What happens to people after death? No one knows for sure – but one thing is certain: if they are in debt in California at the time of their death, some of their debts will have to be paid. This is because California is a community property state, meaning that a marriage or a registered domestic partnership makes both parties one “community.” This gives creditors the right to pursue certain debts even after the passing on of the debtor.

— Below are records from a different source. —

This design comes from an exercise in tuning for small area and a short achievable clock period on the open sky130 flow, not from production work. In this exercise RTL edits were held to simulation tests only and were not proved equivalent to the original. The flow treats the clock pin as an ideal source, which a real chip does not have.

==> run a <==
## c6288
module c6288 (clk, reset, N1_wire, N18_wire, N35_wire, N52_wire, N69_wire, N86_wire, N103_wire, N120_wire, N137_wire, N154_wire, N171_wire, N188_wire, N205_wire, N222_wire, N239_wire, N256_wire, N273_wire, N290_wire, N307_wire, N324_wire, N341_wire, N358_wire, N375_wire, N392_wire, N409_wire, N426_wire, N443_wire, N460_wire, N477_wire, N494_wire, N511_wire, N528_wire,
  N545, N1581, N1901, N2223, N2548, N2877, N3211, N3552, N3895, N4241, N4591, N4946, N5308, N5672, N5971, N6123, N6150, N6160, N6170, N6180, N6190, N6200, N6210, N6220, N6230, N6240, N6250, N6260, N6270, N6280, N6288, N6287);
export LEC_CHECK = 0
export CAP_MARGIN = 20
export CORE_MARGIN = 2
export CORE_UTILIZATION = 40
export CTS_BUF_LIST = sky130_fd_sc_hd__clkbuf_4 sky130_fd_sc_hd__clkbuf_8
export SLEW_MARGIN = 20
export SYNTH_HIERARCHICAL = 1
create_clock -name core_clock -period 14.0 [get_ports {clk}]
standard.sh (not shown) runs the stock make flow with config.mk's settings and CLKGATE_MAP_FILE= SYNTH_SCRIPT=/design/flow/synth_recipe.tcl, a recipe that flattens the netlist after the stock synthesis.
==> flow/flow/run.sh <==
#!/bin/bash
# Own layout flow, built on the standard flow (standard.sh):
#  1. the standard synthesis;
#  2. every combinational cell set to the smallest size of its footprint
#     (flow/downsize.py); the resizer upsizes where timing needs it;
#  3. the standard flow up to CTS, with extra ORFS make variables from
#     flow/extra.txt (a setup margin, so that repair_timing works towards a
#     short period rather than only the 14 ns clock; port buffers of buf_1);
#  5. the rest of the standard flow (global route, repair, detailed route).
# Each step's full output goes to a log file of its own in the work folder.
set -euo pipefail
mapfile -t EXTRA < <(grep -v '^#' flow/extra.txt | grep .)
RES=orfs/results/$FLOW_PLATFORM/c6288/base
PLAT=$FLOW_HOME/platforms/$FLOW_PLATFORM
bash standard.sh synth > synth.log 2>&1
python3 flow/downsize.py $PLAT/lib/sky130_fd_sc_hd__tt_025C_1v80.lib $RES/1_2_yosys.v > downsize.log 2>&1
rm -f $RES/1_synth.odb $RES/1_synth.sdc
bash standard.sh cts "${EXTRA[@]}" > place_cts.log 2>&1
RES=$RES SKEW_CELLS="$(cat flow/skew_cells.txt)" LAUNCH_GROUPS=$(cat flow/launch_groups.txt) LAUNCH_CELL=sky130_fd_sc_hd__clkbuf_16 LIB=$PLAT/lib/sky130_fd_sc_hd__tt_025C_1v80.lib PLATFORM_DIR=$PLAT \
  openroad -no_init -exit flow/skew.tcl > skew.log 2>&1
bash standard.sh finish "${EXTRA[@]}" > route.log 2>&1
==> flow/flow/downsize.py <==
#!/usr/bin/env python3
"""Give every combinational cell of the synthesized netlist the smallest size
of its footprint (e.g. a22oi_2 -> a22oi_1); the resizer later upsizes only
where timing needs it. Flip-flops, tie cells and dont-use cells are left as
they are. usage: downsize.py LIB NETLIST"""
import re, sys
lib, net = sys.argv[1], sys.argv[2]
txt = open(lib).read()
cells = {}
for m in re.finditer(r'cell \("(\w+)"\)\s*\{', txt):
    body = txt[m.end():m.end() + 4000]
    fp = re.search(r'cell_footprint : "(\w+)"', body)
    ar = re.search(r'area : ([\d.]+)', body)
    if fp and ar:
        cells[m.group(1)] = (fp.group(1), float(ar.group(1)))
skip = re.compile(r'sky130_fd_sc_hd__(df|dl|sdf|edf|conb|tap|fill|decap|diode|clk|probe|lpflow|buf|inv|bufinv)')
best = {}
for c, (fp, ar) in cells.items():
    if skip.match(c):
        continue
    if fp not in best or ar < cells[best[fp]][1]:
        best[fp] = c
src = open(net).read()
n = [0]
def rep(m):
    c = m.group(1)
    if c in cells and not skip.match(c):
        b = best.get(cells[c][0], c)
        if b != c and cells[b][1] < cells[c][1] - 1e-6:
            n[0] += 1
            return b + m.group(2)
    return m.group(0)
out = re.sub(r'\b(sky130_fd_sc_hd__\w+)(\s+\S+\s*\()', rep, src)
open(net, 'w').write(out)
print(f"downsized {n[0]} cells")
==> flow/flow/extra.txt <==
SETUP_SLACK_MARGIN=9.8
BUFFER_PORTS_ARGS=-buffer_cell sky130_fd_sc_hd__buf_1
TNS_END_PERCENT=0
==> flow/flow/skew.tcl <==
set res $::env(RES)
set cells $::env(SKEW_CELLS)
read_db $res/4_cts.odb
read_liberty $::env(LIB)
read_sdc $res/4_cts.sdc
source $::env(PLATFORM_DIR)/setRC.tcl
set_propagated_clock [all_clocks]
estimate_parasitics -placement
report_clock_skew
set block [ord::get_db_block]
set ng $::env(LAUNCH_GROUPS)
if {$ng > 0} {
  set lst {}
  foreach inst [get_cells {ra* one* two* neg*}] {
    set p [get_pins [get_full_name $inst]/CLK]
    set loc [[sta::sta_to_db_inst $inst] getLocation]
    lappend lst [list [lindex $loc 0] [lindex $loc 1] $p]
  }
  set lst [lsort -integer -index 0 $lst]
  set per [expr {([llength $lst] + $ng - 1) / $ng}]
  for {set g 0} {$g < $ng} {incr g} {
    set sub [lrange $lst [expr {$g*$per}] [expr {$g*$per + $per - 1}]]
    set sx 0; set sy 0; set gp {}
    foreach e $sub { incr sx [lindex $e 0]; incr sy [lindex $e 1]; lappend gp [lindex $e 2] }
    set n [llength $sub]
    insert_buffer -buffer_cell $::env(LAUNCH_CELL) -net clk -load_pins $gp \
      -location [list [expr {$sx/$n/1000.0}] [expr {$sy/$n/1000.0}]] \
      -buffer_name launch_clkbuf_$g -net_name launch_clk_$g -load_pins_on_diff_nets
    puts "launch group $g: $n clock pins"
  }
}
# group rp CLK pins by their clock net
set groups [dict create]
foreach inst [get_cells rp*] {
  set pin [get_pins [get_full_name $inst]/CLK]
  set net [get_full_name [get_nets -of_objects $pin]]
  dict lappend groups $net $pin
}
set block [ord::get_db_block]
set gi 0
foreach net [dict keys $groups] {
  incr gi
  set pins [dict get $groups $net]
  # centroid of the loads
  set sx 0; set sy 0; set n 0
  foreach p $pins {
    set i [sta::sta_to_db_inst [get_cells -of_objects $p]]
    set loc [$i getLocation]
    incr sx [lindex $loc 0]; incr sy [lindex $loc 1]; incr n
  }
  set x [expr {$sx / $n / 1000.0}]; set y [expr {$sy / $n / 1000.0}]
  set curnet $net
  set d 0
  foreach cell $cells {
    incr d
    set bn "rpdly_${gi}_$d"
    insert_buffer -buffer_cell $cell -net $curnet -load_pins $pins -location [list $x $y] -buffer_name $bn -net_name "${bn}_net"
    set curnet [get_full_name [get_nets -of_objects [lindex $pins 0]]]
  }
  puts "net $net: [llength $pins] rp clock pins behind $cells"
}
# remove clock buffers left without loads
set changed 1
while {$changed} {
  set changed 0
  foreach inst [$block getInsts] {
    if {![string match "*clkbuf*" [[$inst getMaster] getName]]} continue
    set out [$inst findITerm X]
    if {$out eq "NULL"} continue
    set net [$out getNet]
    if {$net eq "NULL" || [llength [$net getITerms]] <= 1} {
      puts "remove [$inst getName]"
      odb::dbInst_destroy $inst
      if {$net ne "NULL"} { odb::dbNet_destroy $net }
      set changed 1
      break
    }
  }
}
set_placement_padding -global -left 0 -right 0
detailed_placement
check_placement
estimate_parasitics -placement
report_clock_skew
report_checks -path_delay max -digits 3 -format full_clock_expanded -to [all_outputs]
report_checks -path_delay max -digits 3 -format full_clock_expanded -to [get_pins rp*/D]
report_check_types -max_slew -violators
report_clock_latency
foreach p [get_pins -hierarchical */CLK] { if {[get_property $p slew_max] > 0.11} { puts "slow clock pin [get_full_name $p] [get_property $p slew_max]" } }
write_db $res/4_cts.odb
==> flow/flow/skew_cells.txt <==
sky130_fd_sc_hd__clkbuf_1 sky130_fd_sc_hd__clkbuf_1 sky130_fd_sc_hd__clkbuf_4
==> run b: changes against run a <==
==> flow/flow/run.sh (replaced) <==
#!/bin/bash
# Own layout flow: the standard flow (standard.sh) with extra ORFS make
# variables from flow/extra.txt (one VAR=value per line), e.g. a setup margin
# so that repair_timing sizes and buffers the multiplier for a short period
# rather than only for the 14 ns clock. After the standard synthesis every
# combinational cell is set to the smallest size of its footprint
# (flow/downsize.py); the resizer upsizes where timing needs it.
# Each step's full output goes to a log file in the work folder.
set -euo pipefail
mapfile -t EXTRA < <(grep -v '^#' flow/extra.txt | grep .)
bash standard.sh synth > synth.log 2>&1
RES=orfs/results/$FLOW_PLATFORM/c6288/base
python3 flow/downsize.py $FLOW_HOME/platforms/$FLOW_PLATFORM/lib/sky130_fd_sc_hd__tt_025C_1v80.lib $RES/1_2_yosys.v > downsize.log 2>&1
rm -f $RES/1_synth.odb $RES/1_synth.sdc
bash standard.sh finish "${EXTRA[@]}" > layout.log 2>&1
==> flow/flow/extra.txt (replaced) <==
SETUP_SLACK_MARGIN=9.4
BUFFER_PORTS_ARGS=-buffer_cell sky130_fd_sc_hd__buf_1
--- a/flow/config.mk
+++ b/flow/config.mk
@@ -9,3 +9,3 @@
 export CORE_MARGIN = 2
-export CORE_UTILIZATION = 40
+export CORE_UTILIZATION = 55
 export CTS_BUF_LIST = sky130_fd_sc_hd__clkbuf_4 sky130_fd_sc_hd__clkbuf_8
removed: flow/flow/skew.tcl
removed: flow/flow/skew_cells.txt
==> run c: changes against run a <==
--- a/flow/flow/run.sh
+++ b/flow/flow/run.sh
@@ -18,3 +18,3 @@
 bash standard.sh cts "${EXTRA[@]}" > place_cts.log 2>&1
-RES=$RES SKEW_CELLS="$(cat flow/skew_cells.txt)" LAUNCH_GROUPS=$(cat flow/launch_groups.txt) LAUNCH_CELL=sky130_fd_sc_hd__clkbuf_16 LIB=$PLAT/lib/sky130_fd_sc_hd__tt_025C_1v80.lib PLATFORM_DIR=$PLAT \
+RES=$RES SKEW_CELLS="$(cat flow/skew_cells.txt)" LIB=$PLAT/lib/sky130_fd_sc_hd__tt_025C_1v80.lib PLATFORM_DIR=$PLAT \
   openroad -no_init -exit flow/skew.tcl > skew.log 2>&1
==> flow/flow/extra.txt (replaced) <==
SETUP_SLACK_MARGIN=9.4
BUFFER_PORTS_ARGS=-buffer_cell sky130_fd_sc_hd__buf_1
==> flow/flow/skew.tcl (replaced) <==
set res $::env(RES)
set cells $::env(SKEW_CELLS)
read_db $res/4_cts.odb
read_liberty $::env(LIB)
read_sdc $res/4_cts.sdc
source $::env(PLATFORM_DIR)/setRC.tcl
set_propagated_clock [all_clocks]
estimate_parasitics -placement
report_clock_skew
# group rp CLK pins by their clock net
set groups [dict create]
foreach inst [get_cells rp*] {
  set pin [get_pins [get_full_name $inst]/CLK]
  set net [get_full_name [get_nets -of_objects $pin]]
  dict lappend groups $net $pin
}
set block [ord::get_db_block]
set gi 0
foreach net [dict keys $groups] {
  incr gi
  set pins [dict get $groups $net]
  # centroid of the loads
  set sx 0; set sy 0; set n 0
  foreach p $pins {
    set i [sta::sta_to_db_inst [get_cells -of_objects $p]]
    set loc [$i getLocation]
    incr sx [lindex $loc 0]; incr sy [lindex $loc 1]; incr n
  }
  set x [expr {$sx / $n / 1000.0}]; set y [expr {$sy / $n / 1000.0}]
  set curnet $net
  set d 0
  foreach cell $cells {
    incr d
    set bn "rpdly_${gi}_$d"
    insert_buffer -buffer_cell $cell -net $curnet -load_pins $pins -location [list $x $y] -buffer_name $bn -net_name "${bn}_net"
    set curnet [get_full_name [get_nets -of_objects [lindex $pins 0]]]
  }
  puts "net $net: [llength $pins] rp clock pins behind $cells"
}
set_placement_padding -global -left 0 -right 0
detailed_placement
check_placement
estimate_parasitics -placement
report_clock_skew
report_checks -path_delay max -digits 3 -format full_clock_expanded -to [all_outputs]
report_checks -path_delay max -digits 3 -format full_clock_expanded -to [get_pins rp*/D]
report_check_types -max_slew -violators
write_db $res/4_cts.odb
==> flow/flow/skew_cells.txt (replaced) <==
sky130_fd_sc_hd__clkbuf_1 sky130_fd_sc_hd__clkbuf_4
==> impl_metrics.tcl <==
set metrics [dict create \
    layout.nets 1072 \
    status "finished clean" \
    cp.arrival_ns 1.20 \
    mostFrequentLayoutCells "191 x xor2_1, 120 x a22oi_1, 112 x fa_1, 99 x nand2_1, 65 x buf_1" \
    slew_headroom_pct 55.6 \
]
# the run above: run a

==> impl_metrics.tcl <==
set metrics [dict create \
    mostFrequentLayoutCells "191 x xor2_1, 116 x a22oi_1, 109 x fa_1, 99 x nand2_1, 65 x buf_1" \
    largestRegisters "rp: 32 flops, ra: 16 flops" \
    startpoint_type "flop" \
    slew_headroom_pct 40.5 \
    maxSlewViolCount 0 \
    status "finished clean" \
    cp.arrival_ns 4.67 \
    layout.nets 1088 \
    clk_pin_slew_worst_paths_ns 0.09 \
]
# the run above: run b

==> impl_metrics.tcl <==
set metrics [dict create \
    status "finished clean" \
    slew_headroom_pct 52.8 \
    layout.nets 1056 \
    mostFrequentLayoutCells "191 x xor2_1, 120 x a22oi_1, 112 x fa_1, 99 x nand2_1, 65 x buf_1" \
]
# the run above: run c

==> port drivers added, routing unchanged <==
In the flow no input, the clock included, has a driving cell. The finished layouts below were timed again as built, in two steps. Step 1 sets driving cells, clkbuf_16 on the clock port and buf_2 on the other inputs (assumed; they add their load-dependent delay and slew). Step 2, shift: input delay + t, output delay - t, t = (earliest + latest rising clock arrival at the registers) / 2. This alone moves slack from input paths to output paths. Slacks: ideal ports / drivers / drivers and shift; pairs: ideal ports / drivers.
run	t (ns)	slack for setup (ns)	latest minus earliest clock arrival (ns)	worst data-port slew with drivers (ns)	cell pins on the clock port's net
run a	0.565	10.003 / 9.968 / 10.042	0.328 / 0.328	0.04	1
run b	0.406	9.580 / 9.580 / 9.580	0.010 / 0.010	0.04	1
run c	0.531	9.707 / 9.707 / 9.707	0.255 / 0.254	0.04	1
In run a the clock reaches the registers at very different times; t lies between them, and the last value is a rough guide only.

Here are three kinds of debts a creditor can pursue when the debtor dies in California:
Mortgages and equity loans
When an individual has sole ownership of both the property and the mortgage, their estate will be responsible for paying back any outstanding mortgage amount when they die. And if the home is inherited, the new owner may be required to pay the mortgage if the property is directly passed over to them. In that case, the new homeowner may sell the property to repay the debt or assume ownership and continue servicing the mortgage or home equity loan associated with the property. If there is a co-signer on the mortgage, they are directly responsible for the debt since they jointly signed up for the mortgage with the deceased.
Credit card debts
Credit card debt falls under unsecured debt. Thus, the credit card company can only recover their money from the deceased’s estate. However, if the account was jointly held, the surviving account holder will be required to pay the credit debt as they are equally responsible for the debt.
Car loans
A car loan is a type of secured debt. As such, it is typically paid out of the deceased’s estate. However, if the deceased’s estate cannot pay off the loan, and their heir wishes to keep the car, whoever takes over the vehicle will be required to settle the outstanding loan amount.
As a general rule, some consumer debts do not go away when the debtor dies. Mastering California’s debt settlement laws can help you understand your rights and recover what is duly yours in the unfortunate event of the debtor’s passing before clearing their debt.